*** Data in this exercise Section Begins ***

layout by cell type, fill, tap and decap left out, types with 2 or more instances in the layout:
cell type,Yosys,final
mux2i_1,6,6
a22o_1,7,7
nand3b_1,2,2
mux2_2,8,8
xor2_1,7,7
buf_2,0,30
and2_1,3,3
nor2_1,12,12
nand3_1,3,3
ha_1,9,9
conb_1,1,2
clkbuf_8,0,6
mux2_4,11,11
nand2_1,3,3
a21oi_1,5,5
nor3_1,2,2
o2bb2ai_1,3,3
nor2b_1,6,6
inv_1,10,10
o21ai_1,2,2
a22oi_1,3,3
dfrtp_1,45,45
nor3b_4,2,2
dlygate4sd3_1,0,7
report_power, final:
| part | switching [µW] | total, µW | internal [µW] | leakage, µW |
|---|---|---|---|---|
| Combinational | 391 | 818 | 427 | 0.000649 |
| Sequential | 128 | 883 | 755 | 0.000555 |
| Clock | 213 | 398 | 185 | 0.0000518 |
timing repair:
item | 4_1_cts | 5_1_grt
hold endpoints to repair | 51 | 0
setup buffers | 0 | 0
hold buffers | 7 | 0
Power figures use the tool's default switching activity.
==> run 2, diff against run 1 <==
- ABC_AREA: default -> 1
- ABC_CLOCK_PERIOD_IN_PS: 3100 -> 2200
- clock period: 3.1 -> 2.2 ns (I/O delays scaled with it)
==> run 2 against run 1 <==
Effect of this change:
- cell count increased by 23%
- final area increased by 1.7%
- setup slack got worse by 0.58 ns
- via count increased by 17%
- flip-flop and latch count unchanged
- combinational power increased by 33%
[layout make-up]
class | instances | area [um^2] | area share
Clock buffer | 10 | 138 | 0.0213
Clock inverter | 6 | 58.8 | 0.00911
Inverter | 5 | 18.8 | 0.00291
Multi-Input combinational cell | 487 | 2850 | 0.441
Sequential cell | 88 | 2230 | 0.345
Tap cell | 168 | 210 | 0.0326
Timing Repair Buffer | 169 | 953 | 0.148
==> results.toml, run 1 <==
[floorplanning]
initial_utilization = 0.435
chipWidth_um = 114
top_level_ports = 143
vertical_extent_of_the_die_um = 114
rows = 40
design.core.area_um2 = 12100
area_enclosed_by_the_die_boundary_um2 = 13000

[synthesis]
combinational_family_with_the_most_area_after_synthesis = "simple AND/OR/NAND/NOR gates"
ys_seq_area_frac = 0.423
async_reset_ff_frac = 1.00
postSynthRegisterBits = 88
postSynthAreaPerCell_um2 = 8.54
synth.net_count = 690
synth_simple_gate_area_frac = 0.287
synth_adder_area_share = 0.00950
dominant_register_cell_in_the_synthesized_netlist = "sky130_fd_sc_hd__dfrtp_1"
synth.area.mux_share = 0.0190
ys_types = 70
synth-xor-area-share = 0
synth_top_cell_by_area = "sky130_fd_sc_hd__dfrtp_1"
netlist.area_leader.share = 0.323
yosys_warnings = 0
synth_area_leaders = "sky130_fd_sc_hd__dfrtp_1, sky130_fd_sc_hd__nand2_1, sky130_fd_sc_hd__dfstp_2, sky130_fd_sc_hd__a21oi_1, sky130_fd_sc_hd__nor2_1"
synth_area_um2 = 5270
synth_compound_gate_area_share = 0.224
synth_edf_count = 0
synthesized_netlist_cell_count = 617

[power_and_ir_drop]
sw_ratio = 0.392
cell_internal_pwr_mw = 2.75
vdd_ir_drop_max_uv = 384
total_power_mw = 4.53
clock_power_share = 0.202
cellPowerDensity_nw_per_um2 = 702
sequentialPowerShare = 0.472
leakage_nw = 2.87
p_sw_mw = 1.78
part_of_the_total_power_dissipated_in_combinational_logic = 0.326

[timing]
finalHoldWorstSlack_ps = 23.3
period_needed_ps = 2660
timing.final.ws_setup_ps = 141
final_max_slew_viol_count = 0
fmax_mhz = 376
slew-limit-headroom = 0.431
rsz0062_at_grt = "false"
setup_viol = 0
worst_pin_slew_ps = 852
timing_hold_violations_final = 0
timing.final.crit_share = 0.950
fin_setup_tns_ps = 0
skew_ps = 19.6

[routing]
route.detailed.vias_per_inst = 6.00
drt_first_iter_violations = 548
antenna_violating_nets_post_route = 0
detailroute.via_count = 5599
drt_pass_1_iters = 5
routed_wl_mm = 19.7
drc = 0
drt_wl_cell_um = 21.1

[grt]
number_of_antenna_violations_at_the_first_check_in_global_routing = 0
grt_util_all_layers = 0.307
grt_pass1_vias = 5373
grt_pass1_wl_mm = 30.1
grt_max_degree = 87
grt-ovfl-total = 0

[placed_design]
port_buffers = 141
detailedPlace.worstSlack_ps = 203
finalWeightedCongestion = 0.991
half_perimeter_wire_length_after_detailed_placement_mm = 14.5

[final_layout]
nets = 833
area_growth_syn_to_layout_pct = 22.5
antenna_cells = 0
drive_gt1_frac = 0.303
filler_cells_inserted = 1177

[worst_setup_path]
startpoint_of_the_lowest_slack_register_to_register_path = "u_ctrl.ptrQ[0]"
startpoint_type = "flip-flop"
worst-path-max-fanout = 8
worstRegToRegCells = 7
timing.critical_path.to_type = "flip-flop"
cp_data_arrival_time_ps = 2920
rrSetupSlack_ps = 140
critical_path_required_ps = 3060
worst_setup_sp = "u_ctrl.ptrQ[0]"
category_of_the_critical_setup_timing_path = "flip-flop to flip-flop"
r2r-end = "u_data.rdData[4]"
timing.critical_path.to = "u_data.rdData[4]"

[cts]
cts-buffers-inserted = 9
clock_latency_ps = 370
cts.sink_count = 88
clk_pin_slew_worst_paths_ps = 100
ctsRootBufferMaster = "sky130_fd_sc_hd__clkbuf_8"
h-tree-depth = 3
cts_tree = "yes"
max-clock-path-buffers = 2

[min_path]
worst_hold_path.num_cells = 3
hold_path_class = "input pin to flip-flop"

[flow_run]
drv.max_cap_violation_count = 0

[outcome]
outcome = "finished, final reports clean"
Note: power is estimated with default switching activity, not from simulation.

*** Data in this exercise Section Ends ***

- _Task to carry out_: Taking no liberties, give the material above again in full.

- _Answer space_:
layout by cell type, fill, tap and decap left out, types with 2 or more instances in the layout:
cell type,Yosys,final
mux2i_1,6,6
a22o_1,7,7
nand3b_1,2,2
mux2_2,8,8
xor2_1,7,7
buf_2,0,30
and2_1,3,3
nor2_1,12,12
nand3_1,3,3
ha_1,9,9
conb_1,1,2
clkbuf_8,0,6
mux2_4,11,11
nand2_1,3,3
a21oi_1,5,5
nor3_1,2,2
o2bb2ai_1,3,3
nor2b_1,6,6
inv_1,10,10
o21ai_1,2,2
a22oi_1,3,3
dfrtp_1,45,45
nor3b_4,2,2
dlygate4sd3_1,0,7
report_power, final:
| part | switching [µW] | total, µW | internal [µW] | leakage, µW |
|---|---|---|---|---|
| Combinational | 391 | 818 | 427 | 0.000649 |
| Sequential | 128 | 883 | 755 | 0.000555 |
| Clock | 213 | 398 | 185 | 0.0000518 |
timing repair:
item | 4_1_cts | 5_1_grt
hold endpoints to repair | 51 | 0
setup buffers | 0 | 0
hold buffers | 7 | 0
Power figures use the tool's default switching activity.
==> run 2, diff against run 1 <==
- ABC_AREA: default -> 1
- ABC_CLOCK_PERIOD_IN_PS: 3100 -> 2200
- clock period: 3.1 -> 2.2 ns (I/O delays scaled with it)
==> run 2 against run 1 <==
Effect of this change:
- cell count increased by 23%
- final area increased by 1.7%
- setup slack got worse by 0.58 ns
- via count increased by 17%
- flip-flop and latch count unchanged
- combinational power increased by 33%
[layout make-up]
class | instances | area [um^2] | area share
Clock buffer | 10 | 138 | 0.0213
Clock inverter | 6 | 58.8 | 0.00911
Inverter | 5 | 18.8 | 0.00291
Multi-Input combinational cell | 487 | 2850 | 0.441
Sequential cell | 88 | 2230 | 0.345
Tap cell | 168 | 210 | 0.0326
Timing Repair Buffer | 169 | 953 | 0.148
==> results.toml, run 1 <==
[floorplanning]
initial_utilization = 0.435
chipWidth_um = 114
top_level_ports = 143
vertical_extent_of_the_die_um = 114
rows = 40
design.core.area_um2 = 12100
area_enclosed_by_the_die_boundary_um2 = 13000

[synthesis]
combinational_family_with_the_most_area_after_synthesis = "simple AND/OR/NAND/NOR gates"
ys_seq_area_frac = 0.423
async_reset_ff_frac = 1.00
postSynthRegisterBits = 88
postSynthAreaPerCell_um2 = 8.54
synth.net_count = 690
synth_simple_gate_area_frac = 0.287
synth_adder_area_share = 0.00950
dominant_register_cell_in_the_synthesized_netlist = "sky130_fd_sc_hd__dfrtp_1"
synth.area.mux_share = 0.0190
ys_types = 70
synth-xor-area-share = 0
synth_top_cell_by_area = "sky130_fd_sc_hd__dfrtp_1"
netlist.area_leader.share = 0.323
yosys_warnings = 0
synth_area_leaders = "sky130_fd_sc_hd__dfrtp_1, sky130_fd_sc_hd__nand2_1, sky130_fd_sc_hd__dfstp_2, sky130_fd_sc_hd__a21oi_1, sky130_fd_sc_hd__nor2_1"
synth_area_um2 = 5270
synth_compound_gate_area_share = 0.224
synth_edf_count = 0
synthesized_netlist_cell_count = 617

[power_and_ir_drop]
sw_ratio = 0.392
cell_internal_pwr_mw = 2.75
vdd_ir_drop_max_uv = 384
total_power_mw = 4.53
clock_power_share = 0.202
cellPowerDensity_nw_per_um2 = 702
sequentialPowerShare = 0.472
leakage_nw = 2.87
p_sw_mw = 1.78
part_of_the_total_power_dissipated_in_combinational_logic = 0.326

[timing]
finalHoldWorstSlack_ps = 23.3
period_needed_ps = 2660
timing.final.ws_setup_ps = 141
final_max_slew_viol_count = 0
fmax_mhz = 376
slew-limit-headroom = 0.431
rsz0062_at_grt = "false"
setup_viol = 0
worst_pin_slew_ps = 852
timing_hold_violations_final = 0
timing.final.crit_share = 0.950
fin_setup_tns_ps = 0
skew_ps = 19.6

[routing]
route.detailed.vias_per_inst = 6.00
drt_first_iter_violations = 548
antenna_violating_nets_post_route = 0
detailroute.via_count = 5599
drt_pass_1_iters = 5
routed_wl_mm = 19.7
drc = 0
drt_wl_cell_um = 21.1

[grt]
number_of_antenna_violations_at_the_first_check_in_global_routing = 0
grt_util_all_layers = 0.307
grt_pass1_vias = 5373
grt_pass1_wl_mm = 30.1
grt_max_degree = 87
grt-ovfl-total = 0

[placed_design]
port_buffers = 141
detailedPlace.worstSlack_ps = 203
finalWeightedCongestion = 0.991
half_perimeter_wire_length_after_detailed_placement_mm = 14.5

[final_layout]
nets = 833
area_growth_syn_to_layout_pct = 22.5
antenna_cells = 0
drive_gt1_frac = 0.303
filler_cells_inserted = 1177

[worst_setup_path]
startpoint_of_the_lowest_slack_register_to_register_path = "u_ctrl.ptrQ[0]"
startpoint_type = "flip-flop"
worst-path-max-fanout = 8
worstRegToRegCells = 7
timing.critical_path.to_type = "flip-flop"
cp_data_arrival_time_ps = 2920
rrSetupSlack_ps = 140
critical_path_required_ps = 3060
worst_setup_sp = "u_ctrl.ptrQ[0]"
category_of_the_critical_setup_timing_path = "flip-flop to flip-flop"
r2r-end = "u_data.rdData[4]"
timing.critical_path.to = "u_data.rdData[4]"

[cts]
cts-buffers-inserted = 9
clock_latency_ps = 370
cts.sink_count = 88
clk_pin_slew_worst_paths_ps = 100
ctsRootBufferMaster = "sky130_fd_sc_hd__clkbuf_8"
h-tree-depth = 3
cts_tree = "yes"
max-clock-path-buffers = 2

[min_path]
worst_hold_path.num_cells = 3
hold_path_class = "input pin to flip-flop"

[flow_run]
drv.max_cap_violation_count = 0

[outcome]
outcome = "finished, final reports clean"
Note: power is estimated with default switching activity, not from simulation.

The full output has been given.